Increasing numbers of investigators are refocusing obesity research along these lines. In this issue of the JCEM, Rogers et al. (11) identified epidermal growth factor receptor-1 (ErbB1) as a modulator of adipose tissue function. Using a combination of in vitro and clinical studies, their results suggest that ErbB1 is involved in promoting triglyceride storage in adipocytes, perhaps through maintenance of adequate peroxisome proliferator-activated receptor-γ activity. Decreased ErbB1 protein in sc abdominal adipose tissue was shown in insulin-resistant subjects and in those who developed type 2 diabetes. The possibility that ErbB1 is part of a network of regulators of adipocyte maturation is intriguing and opens an opportunity to better understand the role of defective adipocyte triglyceride synthesis in fat partitioning, lipid toxicity, and systemic insulin resistance to glucose disposal. Among other candidate mechanisms of adipocyte maturation, the ectonucleotide pyrophosphatase/phosphodiesterase-1 was recently shown to induce abnormalities in fat partitioning in association with systemic insulin resistance (12). In both instances, adipocyte maturation arrest can be viewed as a specific type of adipose tissue dysfunction or “adiposopathy” (13) linked to systemic insulin resistance. Other known types of adiposopathy, which have been associated with systemic insulin resistance, may or may not be exclusively related to adipocyte maturation arrest and include abnormal adipokine production, adipocyte leptin resistance, and adipose tissue inflammation.

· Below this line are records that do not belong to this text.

<file path="src/rtl/sobel_pkg.sv">
`default_nettype none
// ============================================================================
// Module      : sobel_pkg
// Description : Raster constants and shared types for the Sobel pixel path.
// Revision    : 1.0 - initial release
// ============================================================================
package sobel_pkg;

    localparam int H_ACT   = 640;
    localparam int H_FP    = 16;
    localparam int H_SYNC  = 96;
    localparam int H_BP    = 48;
    localparam int H_TOTAL = H_ACT + H_FP + H_SYNC + H_BP;

    localparam int V_ACT   = 480;
    localparam int V_FP    = 10;
    localparam int V_SYNC  = 2;
    localparam int V_BP    = 29;
    localparam int V_TOTAL = V_ACT + V_FP + V_SYNC + V_BP;

    localparam int ADDR_W  = 19;
    localparam int PIX_W   = 8;
    localparam int FCNT_W  = 16;

    // Per-cycle raster flags carried through the read-latency alignment pipe
    typedef struct packed {
        logic active;
        logic hs;
        logic vs;
        logic sof;
        logic eol;
        logic boundary;
    } raster_flags_t;

endpackage
`default_nettype wire

</file>
<file path="src/rtl/frame_stream_source_if.sv">
`default_nettype none
// ============================================================================
// Module      : frame_stream_source_if
// Description : Frame-memory read port plus outgoing pixel stream.
// Revision    : 1.0 - initial release
// ============================================================================
interface frame_stream_source_if;
    import sobel_pkg::*;

    logic                mem_rd;
    logic [ADDR_W-1:0]   mem_addr;
    logic [PIX_W-1:0]    mem_data;
    logic [PIX_W-1:0]    pix_data;
    logic                pix_valid;
    logic                hs;
    logic                vs;
    logic                sof;
    logic                eol;
    logic                frame_done;
    logic [FCNT_W-1:0]   frame_cnt;

    modport master (
        output mem_rd, mem_addr, pix_data, pix_valid, hs, vs,
               sof, eol, frame_done, frame_cnt,
        input  mem_data
    );

    modport slave (
        input  mem_rd, mem_addr, pix_data, pix_valid, hs, vs,
               sof, eol, frame_done, frame_cnt,
        output mem_data
    );

endinterface
`default_nettype wire

</file>
<file path="src/rtl/frame_stream_source_raster_counter.sv">
`default_nettype none
// ============================================================================
// Module      : raster_counter
// Description : h/v raster counters with raw active/sync/marker decode.
// Revision    : 1.0 - initial release
// ============================================================================
module raster_counter #(
    parameter int H_ACT  = sobel_pkg::H_ACT,
    parameter int H_FP   = sobel_pkg::H_FP,
    parameter int H_SYNC = sobel_pkg::H_SYNC,
    parameter int H_BP   = sobel_pkg::H_BP,
    parameter int V_ACT  = sobel_pkg::V_ACT,
    parameter int V_FP   = sobel_pkg::V_FP,
    parameter int V_SYNC = sobel_pkg::V_SYNC,
    parameter int V_BP   = sobel_pkg::V_BP
) (
    input  wire logic clk,
    input  wire logic rst,
    input  wire logic i_run,
    output logic      o_active,
    output logic      o_hs,
    output logic      o_vs,
    output logic      o_sof,
    output logic      o_eol,
    output logic      o_last
);
    import sobel_pkg::*;

    localparam int c_h_total = H_ACT + H_FP + H_SYNC + H_BP;
    localparam int c_v_total = V_ACT + V_FP + V_SYNC + V_BP;
    localparam int c_hw      = $clog2(c_h_total);
    localparam int c_vw      = $clog2(c_v_total);

    localparam logic [c_hw-1:0] c_h_act  = c_hw'(H_ACT);
    localparam logic [c_hw-1:0] c_h_eol  = c_hw'(H_ACT - 1);
    localparam logic [c_hw-1:0] c_hs_beg = c_hw'(H_ACT + H_FP);
    localparam logic [c_hw-1:0] c_hs_end = c_hw'(H_ACT + H_FP + H_SYNC);
    localparam logic [c_hw-1:0] c_h_last = c_hw'(c_h_total - 1);
    localparam logic [c_vw-1:0] c_v_act  = c_vw'(V_ACT);
    localparam logic [c_vw-1:0] c_vs_beg = c_vw'(V_ACT + V_FP);
    localparam logic [c_vw-1:0] c_vs_end = c_vw'(V_ACT + V_FP + V_SYNC);
    localparam logic [c_vw-1:0] c_v_last = c_vw'(c_v_total - 1);

    logic [c_hw-1:0] h_cnt_q, h_cnt_d;
    logic [c_vw-1:0] v_cnt_q, v_cnt_d;

    // Counters sit at 0 while not running so a new frame always starts at (0,0)
    always_comb begin
        h_cnt_d = h_cnt_q;
        v_cnt_d = v_cnt_q;
        if (!i_run) begin
            h_cnt_d = '0;
            v_cnt_d = '0;
        end else if (h_cnt_q == c_h_last) begin
            h_cnt_d = '0;
            v_cnt_d = (v_cnt_q == c_v_last) ? '0 : v_cnt_q + 1'b1;
        end else begin
            h_cnt_d = h_cnt_q + 1'b1;
        end
    end

    always_ff @(posedge clk) begin
        if (rst) begin
            h_cnt_q <= '0;
            v_cnt_q <= '0;
        end else begin
            h_cnt_q <= h_cnt_d;
            v_cnt_q <= v_cnt_d;
        end
    end

    assign o_active = (h_cnt_q < c_h_act) && (v_cnt_q < c_v_act);
    assign o_hs     = (h_cnt_q >= c_hs_beg) && (h_cnt_q < c_hs_end);
    assign o_vs     = (v_cnt_q >= c_vs_beg) && (v_cnt_q < c_vs_end);
    assign o_sof    = (h_cnt_q == '0) && (v_cnt_q == '0);
    assign o_eol    = (h_cnt_q == c_h_eol) && (v_cnt_q < c_v_act);
    assign o_last   = (h_cnt_q == c_h_last) && (v_cnt_q == c_v_last);

endmodule
`default_nettype wire

</file>
<file path="src/rtl/frame_stream_source.sv">
`default_nettype none
// ============================================================================
// Module      : frame_stream_source
// Description : Streams a stored greyscale frame into the Sobel pipeline raster.
// Revision    : 1.0 - initial release
// ============================================================================
module frame_stream_source #(
    parameter int   H_ACT    = sobel_pkg::H_ACT,
    parameter int   H_FP     = sobel_pkg::H_FP,
    parameter int   H_SYNC   = sobel_pkg::H_SYNC,
    parameter int   H_BP     = sobel_pkg::H_BP,
    parameter int   V_ACT    = sobel_pkg::V_ACT,
    parameter int   V_FP     = sobel_pkg::V_FP,
    parameter int   V_SYNC   = sobel_pkg::V_SYNC,
    parameter int   V_BP     = sobel_pkg::V_BP,
    parameter int   RD_LAT   = 1,
    parameter logic SYNC_POL = 1'b0
) (
    input  wire logic              clk,
    input  wire logic              rst,
    input  wire logic              en,
    frame_stream_source_if.master  fss
);
    import sobel_pkg::*;

    localparam logic [0:0] S_IDLE = 1'b0;
    localparam logic [0:0] S_RUN  = 1'b1;

    localparam logic [ADDR_W-1:0] c_last_addr = ADDR_W'(H_ACT * V_ACT - 1);

    logic [0:0]          state_q, state_d;
    logic [ADDR_W-1:0]   mem_addr_q, mem_addr_d;
    logic [FCNT_W-1:0]   frame_cnt_q, frame_cnt_d;
    raster_flags_t       stage_q [RD_LAT];
    raster_flags_t       stage_d [RD_LAT];

    logic                w_run;
    logic                w_active, w_hs, w_vs, w_sof, w_eol, w_last;
    raster_flags_t       w_raw;
    raster_flags_t       w_out;

    assign w_run = (state_q == S_RUN);

    raster_counter #(
        .H_ACT (H_ACT),  .H_FP (H_FP),  .H_SYNC (H_SYNC),  .H_BP (H_BP),
        .V_ACT (V_ACT),  .V_FP (V_FP),  .V_SYNC (V_SYNC),  .V_BP (V_BP)
    ) u_raster (
        .clk      (clk),
        .rst      (rst),
        .i_run    (w_run),
        .o_active (w_active),
        .o_hs     (w_hs),
        .o_vs     (w_vs),
        .o_sof    (w_sof),
        .o_eol    (w_eol),
        .o_last   (w_last)
    );

    // en only matters when leaving IDLE or at the last raster cycle of a frame
    always_comb begin
        state_d = state_q;
        case (state_q)
            S_IDLE:  if (en) state_d = S_RUN;
            S_RUN:   if (w_last && !en) state_d = S_IDLE;
            default: state_d = S_IDLE;
        endcase
    end

    // Address wraps after the final active pixel so it never leaves the frame
    always_comb begin
        mem_addr_d = mem_addr_q;
        if (w_run && w_active)
            mem_addr_d = (mem_addr_q == c_last_addr) ? '0 : mem_addr_q + 1'b1;
        if (w_run && w_last)
            mem_addr_d = '0;
    end

    always_comb begin
        w_raw = '{active: w_active, hs: w_hs, vs: w_vs,
                  sof: w_sof, eol: w_eol, boundary: w_last};
        stage_d[0] = w_run ? w_raw : '0;
        for (int i = 1; i < RD_LAT; i++)
            stage_d[i] = stage_q[i-1];
        // Count lands on the same edge frame_done appears at the output
        frame_cnt_d = frame_cnt_q + FCNT_W'(stage_d[RD_LAT-1].boundary);
    end

    always_ff @(posedge clk) begin
        if (rst) begin
            state_q     <= S_IDLE;
            mem_addr_q  <= '0;
            frame_cnt_q <= '0;
            for (int i = 0; i < RD_LAT; i++)
                stage_q[i] <= '0;
        end else begin
            state_q     <= state_d;
            mem_addr_q  <= mem_addr_d;
            frame_cnt_q <= frame_cnt_d;
            for (int i = 0; i < RD_LAT; i++)
                stage_q[i] <= stage_d[i];
        end
    end

    assign w_out = stage_q[RD_LAT-1];

    assign fss.mem_rd     = w_run && w_active;
    assign fss.mem_addr   = mem_addr_q;
    assign fss.pix_valid  = w_out.active;
    assign fss.pix_data   = w_out.active ? fss.mem_data : '0;
    assign fss.hs         = w_out.hs ? SYNC_POL : ~SYNC_POL;
    assign fss.vs         = w_out.vs ? SYNC_POL : ~SYNC_POL;
    assign fss.sof        = w_out.sof;
    assign fss.eol        = w_out.eol;
    assign fss.frame_done = w_out.boundary;
    assign fss.frame_cnt  = frame_cnt_q;

endmodule
`default_nettype wire

</file>
<file path="src/flat_wrapper.sv">
// flat-port wrapper written by rule: the top's interface ports become plain ports
module frame_stream_source_flat import sobel_pkg::*;
#(
    parameter int   H_ACT    = sobel_pkg::H_ACT,
    parameter int   H_FP     = sobel_pkg::H_FP,
    parameter int   H_SYNC   = sobel_pkg::H_SYNC,
    parameter int   H_BP     = sobel_pkg::H_BP,
    parameter int   V_ACT    = sobel_pkg::V_ACT,
    parameter int   V_FP     = sobel_pkg::V_FP,
    parameter int   V_SYNC   = sobel_pkg::V_SYNC,
    parameter int   V_BP     = sobel_pkg::V_BP,
    parameter int   RD_LAT   = 1,
    parameter logic SYNC_POL = 1'b0
)
  (clk, rst, en, fss_mem_rd, fss_mem_addr, fss_pix_data, fss_pix_valid, fss_hs, fss_vs, fss_sof, fss_eol, fss_frame_done, fss_frame_cnt, fss_mem_data);
  frame_stream_source_if fss_i ();
  input  wire logic clk;
  input  wire logic rst;
  input  wire logic en;
  output wire logic [$bits(fss_i.mem_rd)-1:0] fss_mem_rd;
  output wire logic [$bits(fss_i.mem_addr)-1:0] fss_mem_addr;
  output wire logic [$bits(fss_i.pix_data)-1:0] fss_pix_data;
  output wire logic [$bits(fss_i.pix_valid)-1:0] fss_pix_valid;
  output wire logic [$bits(fss_i.hs)-1:0] fss_hs;
  output wire logic [$bits(fss_i.vs)-1:0] fss_vs;
  output wire logic [$bits(fss_i.sof)-1:0] fss_sof;
  output wire logic [$bits(fss_i.eol)-1:0] fss_eol;
  output wire logic [$bits(fss_i.frame_done)-1:0] fss_frame_done;
  output wire logic [$bits(fss_i.frame_cnt)-1:0] fss_frame_cnt;
  input wire logic [$bits(fss_i.mem_data)-1:0] fss_mem_data;
  assign fss_mem_rd = fss_i.mem_rd;
  assign fss_mem_addr = fss_i.mem_addr;
  assign fss_pix_data = fss_i.pix_data;
  assign fss_pix_valid = fss_i.pix_valid;
  assign fss_hs = fss_i.hs;
  assign fss_vs = fss_i.vs;
  assign fss_sof = fss_i.sof;
  assign fss_eol = fss_i.eol;
  assign fss_frame_done = fss_i.frame_done;
  assign fss_frame_cnt = fss_i.frame_cnt;
  assign fss_i.mem_data = fss_mem_data;
  frame_stream_source #(.H_ACT(H_ACT), .H_FP(H_FP), .H_SYNC(H_SYNC), .H_BP(H_BP), .V_ACT(V_ACT), .V_FP(V_FP), .V_SYNC(V_SYNC), .V_BP(V_BP), .RD_LAT(RD_LAT), .SYNC_POL(SYNC_POL)) u_core (.clk(clk), .rst(rst), .en(en), .fss(fss_i));
endmodule
</file>
<file path="config.mk">
export PLATFORM = sky130hd
export DESIGN_NAME = frame_stream_source_flat
export DESIGN_NICKNAME = d
export VERILOG_FILES = /design/src/rtl/sobel_pkg.sv /design/src/rtl/frame_stream_source_if.sv /design/src/rtl/frame_stream_source_raster_counter.sv /design/src/rtl/frame_stream_source.sv /design/src/flat_wrapper.sv
export SDC_FILE = /design/constraint.sdc
export NUM_CORES = 1
export LEC_CHECK = 0
export CAP_MARGIN = 30
export CORE_MARGIN = 1.5
export CORE_UTILIZATION = 55
export DETAILED_ROUTE_END_ITERATION = 10
export MAX_ROUTING_LAYER = met4
export PLACE_DENSITY = 0.85
export SYNTH_ARGS = -nofsm -noshare
export SYNTH_HDL_FRONTEND = slang
export SYNTH_SLANG_ARGS = --single-unit
</file>
<file path="constraint.sdc">
create_clock -name clk -period 5.58 [get_ports clk]
set_clock_uncertainty 0.15 [all_clocks]
set_input_delay 1.116 -clock clk [delete_from_list [all_inputs] [get_ports clk]]
set_output_delay 1.116 -clock clk [all_outputs]
set_load 0.02 [all_outputs]
</file>
# Word-level counts from Yosys, hierarchy flattened
# Memory sizes are Yosys's and may differ from the RTL's.
# Index checks and enable logic that the tools add are counted.
[classes] addsub=4 magnitude_cmp=6 eq_ne=4 n_mux=14 bitwise=1 reduce_logical=16
[ops] operator="== test 10 bit (second input constant)" n=3
[ops] operator="adder 10 x 1 -> 10 bit (second input constant)" n=2
[ops] operator="zero test 10 bit" n=2
[ops] operator="< comparator 10 bit (second input constant)" n=2
[ops] operator="< comparator 10 x 9 -> 1 bit (second input constant)" n=2
[ops] operator="adder 19 x 1 -> 19 bit (second input constant)" n=1
[ops] operator="== test 19 bit (second input constant)" n=1
[ops] operator="two-way mux 19 bit" n=1
[ops] operator="adder 16 x 1 -> 16 bit" n=1
[ops] operator="two-way mux 6 bit" n=2
[ops] operator="greater-or-equal comparator 10 bit (second input constant)" n=1
[ops] operator="greater-or-equal comparator 10 x 9 -> 1 bit (second input constant)" n=1
[ops] operator="two-way mux 10 bit" n=1
[ops] operator="logical AND 1 bit" n=9
[ops] operator="two-way mux 1 bit" n=8
[ops] operator="two-way mux 8 bit" n=1
[ops] operator="OR reduction 6 bit" n=1
[ops] operator="OR reduction 2 bit" n=2
[ops] operator="OR reduction 3 bit" n=1
[ops] operator="one-hot mux 1 bit (2 select lines)" n=1
[ops] operator="zero test 1 bit" n=1
[ops] operator="inverter 1 bit" n=1
[word_totals] reg_bits=56 ramBits=6 out_inout_bits=50 elab_cells=51 mem_count=1
[memory_table] memory="u_core.stage_q" depth=1 width=6 read_ports=1 rd_clocked_by_memory_dff=0 write_ports=1 line="frame_stream_source.sv:34" source="raster_flags_t stage_q [RD_LAT];"

# Longest topological paths before layout
[logic_depth] ltp_word=5 depth_mapped=12 mapped_depth_nobuf=11

# Modules after synthesis
# Synthesis repeated with hierarchy kept, for this count alone.
[hier_totals] hier_cells=351 hier_area_um2=2992.9
[by_module_without_submodules] mod="frame_stream_source" instances=1 cells_each=213 area_each_um2=1853.0 seq_area_each_um2=840.8
[by_module_without_submodules] mod="raster_counter" instances=1 cells_each=138 area_each_um2=1139.8 seq_area_each_um2=400.4

# Least setup slack after synthesis
# Ideal clock, no wire load.
[synth_timing] path_type="reg-to-reg" from="reg u_core.u_raster.h_cnt_q[0]" to="reg u_core.frame_cnt_q[14] (netlist: u_core.fss.frame_cnt[14])" setup_ns=0.128 arrival_time_ns=2.436 required_time_ns=5.302 setup_slack_ns=2.866 path_stages_with_launch=13 n_path_buf=1 period_less_slack_ns=2.714 path_cell_list="dfxtp_1 > ha_1 > and4_1 > and4b_1 > buf_2 > inv_1 > nor3_1 > ha_1 > ha_1 > and3_1 > nor2b_1 > xnor2_1 > nor2_1"
[synth_rtl] element="start, declared" line="frame_stream_source_raster_counter.sv:44" source="logic [c_hw-1:0] h_cnt_q, h_cnt_d;"
[synth_rtl] element="start signal, assigned" line="frame_stream_source_raster_counter.sv:67" source="h_cnt_q <= h_cnt_d;"
[synth_rtl] element="end signal, assigned" line="frame_stream_source.sv:98" source="frame_cnt_q <= frame_cnt_d;"
[synth_rtl] element="end, declared" line="frame_stream_source.sv:33" source="logic [FCNT_W-1:0] frame_cnt_q, frame_cnt_d;"

# Final worst setup path
[layout_timing] from="in fss_mem_data[5]" to="out fss_pix_data[5]"
[layout_via] elab_chain_len=1
[layout_rtl] element="start, declared" line="flat_wrapper.sv:30" source="input wire logic [$bits(fss_i.mem_data)-1:0] fss_mem_data;"
[layout_rtl] element="two-way mux 8 bit" line="frame_stream_source.sv:109" source="assign fss.pix_data = w_out.active ? fss.mem_data : '0;"
[layout_rtl] element="end, declared" line="flat_wrapper.sv:22" source="output wire logic [$bits(fss_i.pix_data)-1:0] fss_pix_data;"
# No other way between the ends.

==> summary.txt <==
Clock tree
  • CTS Sinks: 62
  • CTS Buf Count: 9
  • Post-CTS resize count: 0
  • CTS tree: done
  • Clock tree buffer depth: 2
  • H-tree depth: 3
  • Hold Buf Count CTS: 0
  • Post-CTS Setup Bufs: 0
  • Worst-path clk slew: around 0.06 ns
  • Worst skew pair latency: 0.34 ns
  • Clk root buf: clkbuf_8

Setup path
  • Critical Path Source Type: input port
  • Critical path class: input port to output port
  • CP required: ~4.3 ns
  • Slowest stage cell, crit path: clkdlybuf4s50_1
  • Critical-path cell list: clkdlybuf4s50_1 -> and2_1 -> clkdlybuf4s50_1
  • Crit path top cell by count: clkdlybuf4s50_1
  • Setup crit end kind: output port
  • CP Max Fanout: 1
  • Slowest stage delay, CP: between 0.6 and 0.7 ns
  • Signal arrival time at the worst endpoint: between 2 and 2.5 ns

Final layout
  • Syn-to-layout area delta: 29.7%
  • Fin nets: between 400 and 500
  • ANT cells: 0
  • Share of cells above drive strength 1: 0.0689
  • Post-route cell area: around 0.0038 mm²

Run status
  • Outcome: complete, no violations

STA
  • Tightest Pin Transition: about 0.79 ns
  • Fin Setup TNS: 0 ns
  • # setup viols final: 0
  • Slew Viols, Final: 0
  • Rel. slew slack: 0.470
  • Final worst-path cycle share: 0.638
  • Final hold violation count: 0
  • Fin crit period: 3.56 ns
  • RSZ-0062 raised after global routing: no
  • Max Clock Freq: 281 MHz

Floorplanning
  • Ports: 61
  • Core Box Area: just over 0.005 mm²
  • Die H: 75.6 µm
  • Initial Util: 0.567
  • Die Wd: ~76 µm
  • Rows: 26
  • DIE AREA: 0.00571 mm²

GRT
  • Total gr overflow: 0
  • Largest net degree at the start of global routing: 21
  • Initial antenna violation count: 0
  • Total GRT Usage: 0.245
  • First-pass GRT wire length: 10300 µm
  • Vias in the first global route: between 2000 and 2500

Placed design
  • # port buffers: 60
  • Final GP Congestion: 0.811
  • HPWL Detailed: between 4000 and 5000 µm
  • Post-DP Area: roughly 0.0035 mm²

Routing
  • Post-DR vias/cell: ~5.4
  • DR iter-0 viols: 154
  • Post-DRT Antenna Nets: 0
  • Total wire length: roughly 6300 µm
  • DR pass1 iterations: 5
  • Via count: about 2500
  • Wire per inst: roughly 14 µm
  • # DRC: 0

Synthesis
  • Synth area leader: dfxtp_1
  • Yosys reg bits: just over 60
  • Ys flop type: dfxtp_1
  • Async S/R FF share, synth: 0
  • Register area share after synthesis: 0.428
  • Synth top area cells: dfxtp_1, xor2_1, nor2_1
  • Synth Instances: 328
  • Synthesized area: 0.00290 mm²
  • Yosys Warn Count: 0
  • Post-synthesis average cell area: ~8.8 µm²
  • Netlist cell types: 41
  • Post-synth EDFFs: 0
  • Net Count, Synth: approximately 350
  • Yosys top cell area share: 0.428

Power and ir drop
  • Leak: 0.00136 µW
  • P per Cell Area: between 200 and 300 mW/mm²
  • Maximum VDD drop: ~0.19 mV
  • Net switching power: between 200 and 250 µW
  • Part of the power in registers: 0.471
  • Switching share of power: 0.210
  • Internal Power: 758 µW
  • Gate power share: 0.054
  • Clk pwr share: 0.475

Worst hold path
  • Worst min path class: flip-flop to flip-flop

Flow run
  • Max-cap violation count: 0
## critical path, delay by kind of cell
family / cells / cell delay (ns)
buf+inv: 2 / 1.06
simple gates: 1 / 0.12
## power by group through the flow
stage | Sequential (µW) | Clock, µW | Combinational (µW)
after global routing | 453 | 477 | 56.4
final | 452 | 456 | 51.5
after CTS | 452 | 460 | 51.8
after global placement | 462 | 0 | 51.0
after detailed placement | 462 | 0 | 51.6
after floorplan | 464 | 0 | 26.8
## placed cells by master, fill, tap and decap left out, drive strengths merged, types with 2 or more instances in the layout
master | Yosys | final
nor3 | 13 | 13
ha | 8 | 8
or3 | 3 | 3
clkbuf | 5 | 13
and3 | 10 | 10
xor2 | 27 | 27
and2 | 9 | 9
nor2b | 4 | 4
nand2 | 20 | 20
bufinv | 0 | 2
and4 | 6 | 6
nand4b | 2 | 2
or4b | 2 | 2
nand2b | 3 | 3
o21ai | 5 | 5
dfxtp | 62 | 62
nor2 | 56 | 56
nand4 | 15 | 15
nand3 | 18 | 18
xnor2 | 19 | 19
a21oi | 4 | 4
inv | 11 | 11
clkdlybuf4s50 | 0 | 60
nor4 | 9 | 9
## sequential cells by signal (all words and copies together) (netlist names)
| name | flops |
|---|---|
| u_core.u_raster.h_cnt_q | 10 |
| u_core.state_q | 1 |
| u_core.fss.frame_cnt | 16 |
| u_core.stage_q | 6 |
| u_core.u_raster.v_cnt_q | 10 |
| u_core.fss.mem_addr | 19 |
## synthesized netlist by cell type, types with 6 or more instances
cell	n
dfxtp_1	62
nor2_1	54
xor2_1	27
nand2_1	20
xnor2_1	19
nand3_1	17
nand4_1	13
nor3_1	13
inv_1	11
and3_1	10
and2_1	9
ha_1	8
nor4_1	7
buf_2	6
## layer usage
layer / vias up / GRT usage / wire [µm]
met5: - / - / 0
met4: 0 / 0.137 / 173
met3: 23 / 0.0423 / 358
met2: 97 / 0.397 / 3000
met1: 1160 / 0.288 / 2760
li1: 1233 / - / -
## path summary, 6_finish.rpt
check	depth (start not counted)	to	startpoint	slack, ns
worst min register to register	1	u_core.u_raster.h_cnt_q[0]	u_core.u_raster.h_cnt_q[0]	0.31
worst max register to register	11	u_core.fss.frame_cnt[14]	u_core.u_raster.h_cnt_q[0]	2.26
worst min-delay path	1	u_core.u_raster.h_cnt_q[0]	u_core.u_raster.h_cnt_q[0]	0.31
worst max-delay path	3	fss_pix_data[5]	fss_mem_data[5]	2.02
## layout make-up
class | instances | area [µm²]
clock inverters | 3 | 65.1
flip-flops and latches | 62 | 1240
repair buffers | 60 | 601
well taps | 70 | 87.6
fillers | 389 | 1350
inverters | 11 | 41.3
multi-input cells | 243 | 1560
clock buffers | 13 | 169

As schematically depicted in Fig. 1, adipocyte maturation arrest can mechanistically provide an explanation for the apparent dissociation between metabolic health and fat mass/distribution. In the presence of positive caloric balance, increased demand for triglyceride storage is normally met by compensatory triglyceride synthesis in maturing adipocytes. In scenario A, adipocytes are fully capable of accommodating fatty acids derived from lipolysis of triglycerides in circulating lipoproteins; no spillover of fatty acid will occur. Persisting adipocyte triglyceride synthesis unmatched by lipolysis will lead to progressive increase in body fat storage until a new level of caloric balance is accomplished. The patient could become overweight, obese, or even morbidly obese. In these circumstances, plasma fatty acids are not expected to be elevated, and substrate supply for ectopic fat deposition would be minimal. This scenario explains the coexistence of obesity and normal glucose/lipid metabolism. It is worthwhile mentioning that this is not an uncommon circumstance and that about 25% of obese adults are estimated to be insulin sensitive (14). Additionally, according to the National Health and Nutrition Examination Survey data, 32% of obese adults have one or less metabolic abnormalities carrying risk for cardiovascular complications (15).

Fig. 1.

Fig. 1.

Adipocyte maturation regulation can modulate overall caloric “buffering” function of adipose tissue.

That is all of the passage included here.